BEGIN Material for this task

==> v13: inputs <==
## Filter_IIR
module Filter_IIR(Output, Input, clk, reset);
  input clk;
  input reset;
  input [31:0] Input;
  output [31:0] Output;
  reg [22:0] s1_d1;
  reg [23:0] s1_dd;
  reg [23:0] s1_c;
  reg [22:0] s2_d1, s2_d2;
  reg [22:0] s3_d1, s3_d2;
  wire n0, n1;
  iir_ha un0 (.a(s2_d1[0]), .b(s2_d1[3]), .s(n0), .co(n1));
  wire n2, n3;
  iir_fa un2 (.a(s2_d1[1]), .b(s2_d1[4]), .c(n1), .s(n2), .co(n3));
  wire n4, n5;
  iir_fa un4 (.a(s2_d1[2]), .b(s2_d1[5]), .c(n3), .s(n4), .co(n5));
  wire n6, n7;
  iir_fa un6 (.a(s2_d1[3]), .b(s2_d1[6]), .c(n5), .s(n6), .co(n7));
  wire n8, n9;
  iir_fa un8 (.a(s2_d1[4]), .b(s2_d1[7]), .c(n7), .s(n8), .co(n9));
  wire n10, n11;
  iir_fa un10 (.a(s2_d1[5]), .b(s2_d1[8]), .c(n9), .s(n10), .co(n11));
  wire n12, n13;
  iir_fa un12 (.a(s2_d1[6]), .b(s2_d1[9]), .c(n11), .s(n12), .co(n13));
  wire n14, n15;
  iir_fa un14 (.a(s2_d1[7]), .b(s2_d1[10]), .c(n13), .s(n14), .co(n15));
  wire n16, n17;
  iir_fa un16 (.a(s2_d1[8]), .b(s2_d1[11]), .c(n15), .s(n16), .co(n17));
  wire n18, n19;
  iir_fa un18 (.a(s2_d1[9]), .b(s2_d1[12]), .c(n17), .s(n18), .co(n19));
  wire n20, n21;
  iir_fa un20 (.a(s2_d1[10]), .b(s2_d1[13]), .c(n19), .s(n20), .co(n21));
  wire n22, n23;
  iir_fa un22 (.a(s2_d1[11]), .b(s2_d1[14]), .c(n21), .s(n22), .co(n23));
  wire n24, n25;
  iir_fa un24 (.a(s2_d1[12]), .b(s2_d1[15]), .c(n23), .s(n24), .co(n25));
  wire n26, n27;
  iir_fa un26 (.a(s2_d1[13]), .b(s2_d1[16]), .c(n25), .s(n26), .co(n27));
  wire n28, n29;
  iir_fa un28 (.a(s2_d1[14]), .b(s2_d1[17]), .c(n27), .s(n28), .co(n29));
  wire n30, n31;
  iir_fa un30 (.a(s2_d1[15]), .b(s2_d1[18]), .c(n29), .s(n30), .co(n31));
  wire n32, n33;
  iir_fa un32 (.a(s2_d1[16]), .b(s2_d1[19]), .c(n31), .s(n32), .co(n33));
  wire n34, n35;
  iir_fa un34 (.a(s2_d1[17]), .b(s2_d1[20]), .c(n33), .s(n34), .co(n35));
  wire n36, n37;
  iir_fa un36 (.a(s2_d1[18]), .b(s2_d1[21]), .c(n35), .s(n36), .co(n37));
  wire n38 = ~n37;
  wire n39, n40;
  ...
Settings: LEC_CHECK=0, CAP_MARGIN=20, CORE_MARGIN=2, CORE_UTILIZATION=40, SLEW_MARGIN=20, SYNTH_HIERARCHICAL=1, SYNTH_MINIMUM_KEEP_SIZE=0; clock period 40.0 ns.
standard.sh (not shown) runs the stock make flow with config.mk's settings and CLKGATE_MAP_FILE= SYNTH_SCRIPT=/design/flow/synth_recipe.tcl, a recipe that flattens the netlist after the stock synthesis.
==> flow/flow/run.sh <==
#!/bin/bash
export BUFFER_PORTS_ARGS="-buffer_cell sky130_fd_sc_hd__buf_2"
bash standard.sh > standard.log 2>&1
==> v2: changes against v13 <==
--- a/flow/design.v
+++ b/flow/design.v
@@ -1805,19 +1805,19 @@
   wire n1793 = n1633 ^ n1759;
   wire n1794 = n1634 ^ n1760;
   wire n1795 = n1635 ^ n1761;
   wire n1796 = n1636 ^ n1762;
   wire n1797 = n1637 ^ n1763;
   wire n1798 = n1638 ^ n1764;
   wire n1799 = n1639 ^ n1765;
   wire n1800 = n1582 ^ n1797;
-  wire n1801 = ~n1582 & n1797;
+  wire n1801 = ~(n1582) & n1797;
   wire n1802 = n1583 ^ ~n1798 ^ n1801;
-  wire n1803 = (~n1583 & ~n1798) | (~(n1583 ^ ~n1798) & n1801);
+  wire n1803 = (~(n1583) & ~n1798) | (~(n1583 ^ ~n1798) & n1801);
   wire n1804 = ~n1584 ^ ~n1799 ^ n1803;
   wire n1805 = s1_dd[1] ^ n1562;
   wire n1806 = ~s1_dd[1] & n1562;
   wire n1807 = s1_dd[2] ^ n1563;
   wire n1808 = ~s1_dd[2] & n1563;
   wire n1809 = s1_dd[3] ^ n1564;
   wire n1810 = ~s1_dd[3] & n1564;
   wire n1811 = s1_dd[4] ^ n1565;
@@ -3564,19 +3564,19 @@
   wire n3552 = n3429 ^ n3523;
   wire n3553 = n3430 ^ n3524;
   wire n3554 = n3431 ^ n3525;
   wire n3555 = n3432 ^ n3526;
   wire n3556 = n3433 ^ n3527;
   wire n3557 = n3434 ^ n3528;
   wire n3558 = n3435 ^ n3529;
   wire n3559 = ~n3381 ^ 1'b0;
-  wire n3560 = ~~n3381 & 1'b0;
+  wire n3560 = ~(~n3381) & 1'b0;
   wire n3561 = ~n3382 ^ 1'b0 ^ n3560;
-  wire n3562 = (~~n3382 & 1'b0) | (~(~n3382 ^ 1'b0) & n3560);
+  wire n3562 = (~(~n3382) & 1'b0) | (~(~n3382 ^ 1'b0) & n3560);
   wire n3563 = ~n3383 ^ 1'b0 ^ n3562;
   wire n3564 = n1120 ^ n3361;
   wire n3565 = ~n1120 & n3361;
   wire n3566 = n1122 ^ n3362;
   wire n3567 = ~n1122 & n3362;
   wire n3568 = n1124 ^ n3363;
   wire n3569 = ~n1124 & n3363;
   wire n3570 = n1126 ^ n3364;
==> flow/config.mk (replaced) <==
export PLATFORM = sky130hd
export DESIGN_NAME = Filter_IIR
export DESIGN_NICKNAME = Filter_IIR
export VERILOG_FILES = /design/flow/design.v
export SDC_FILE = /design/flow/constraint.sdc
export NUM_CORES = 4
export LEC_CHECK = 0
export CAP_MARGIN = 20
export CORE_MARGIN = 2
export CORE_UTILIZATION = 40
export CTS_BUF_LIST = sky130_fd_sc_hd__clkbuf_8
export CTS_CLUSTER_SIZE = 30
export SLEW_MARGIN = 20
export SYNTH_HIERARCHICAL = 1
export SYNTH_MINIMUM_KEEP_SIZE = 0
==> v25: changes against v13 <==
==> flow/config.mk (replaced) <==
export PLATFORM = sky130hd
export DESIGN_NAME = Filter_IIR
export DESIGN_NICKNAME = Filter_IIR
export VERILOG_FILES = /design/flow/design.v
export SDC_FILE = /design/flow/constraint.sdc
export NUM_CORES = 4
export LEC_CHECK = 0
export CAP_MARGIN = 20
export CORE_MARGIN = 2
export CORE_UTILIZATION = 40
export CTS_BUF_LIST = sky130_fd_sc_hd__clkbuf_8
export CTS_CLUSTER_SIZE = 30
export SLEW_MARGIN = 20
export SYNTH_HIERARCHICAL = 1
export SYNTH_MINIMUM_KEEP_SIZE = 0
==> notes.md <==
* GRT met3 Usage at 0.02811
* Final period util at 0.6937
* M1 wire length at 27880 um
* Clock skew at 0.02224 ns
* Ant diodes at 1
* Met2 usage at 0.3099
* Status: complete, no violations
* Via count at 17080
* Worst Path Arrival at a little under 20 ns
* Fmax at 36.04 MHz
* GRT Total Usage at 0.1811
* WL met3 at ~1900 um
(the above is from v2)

END Material for this task

**What is expected**
Return exactly the lines above from the line that has "wire n6, n7;" through the line that has "(.a(s2_d1[14]), .b(s2_d1[17]), .c(n27), .s(n28), .co(n29));", inclusive, and nothing else.

**Task output**
  wire n6, n7;
  iir_fa un6 (.a(s2_d1[3]), .b(s2_d1[6]), .c(n5), .s(n6), .co(n7));
  wire n8, n9;
  iir_fa un8 (.a(s2_d1[4]), .b(s2_d1[7]), .c(n7), .s(n8), .co(n9));
  wire n10, n11;
  iir_fa un10 (.a(s2_d1[5]), .b(s2_d1[8]), .c(n9), .s(n10), .co(n11));
  wire n12, n13;
  iir_fa un12 (.a(s2_d1[6]), .b(s2_d1[9]), .c(n11), .s(n12), .co(n13));
  wire n14, n15;
  iir_fa un14 (.a(s2_d1[7]), .b(s2_d1[10]), .c(n13), .s(n14), .co(n15));
  wire n16, n17;
  iir_fa un16 (.a(s2_d1[8]), .b(s2_d1[11]), .c(n15), .s(n16), .co(n17));
  wire n18, n19;
  iir_fa un18 (.a(s2_d1[9]), .b(s2_d1[12]), .c(n17), .s(n18), .co(n19));
  wire n20, n21;
  iir_fa un20 (.a(s2_d1[10]), .b(s2_d1[13]), .c(n19), .s(n20), .co(n21));
  wire n22, n23;
  iir_fa un22 (.a(s2_d1[11]), .b(s2_d1[14]), .c(n21), .s(n22), .co(n23));
  wire n24, n25;
  iir_fa un24 (.a(s2_d1[12]), .b(s2_d1[15]), .c(n23), .s(n24), .co(n25));
  wire n26, n27;
  iir_fa un26 (.a(s2_d1[13]), .b(s2_d1[16]), .c(n25), .s(n26), .co(n27));
  wire n28, n29;
  iir_fa un28 (.a(s2_d1[14]), .b(s2_d1[17]), .c(n27), .s(n28), .co(n29));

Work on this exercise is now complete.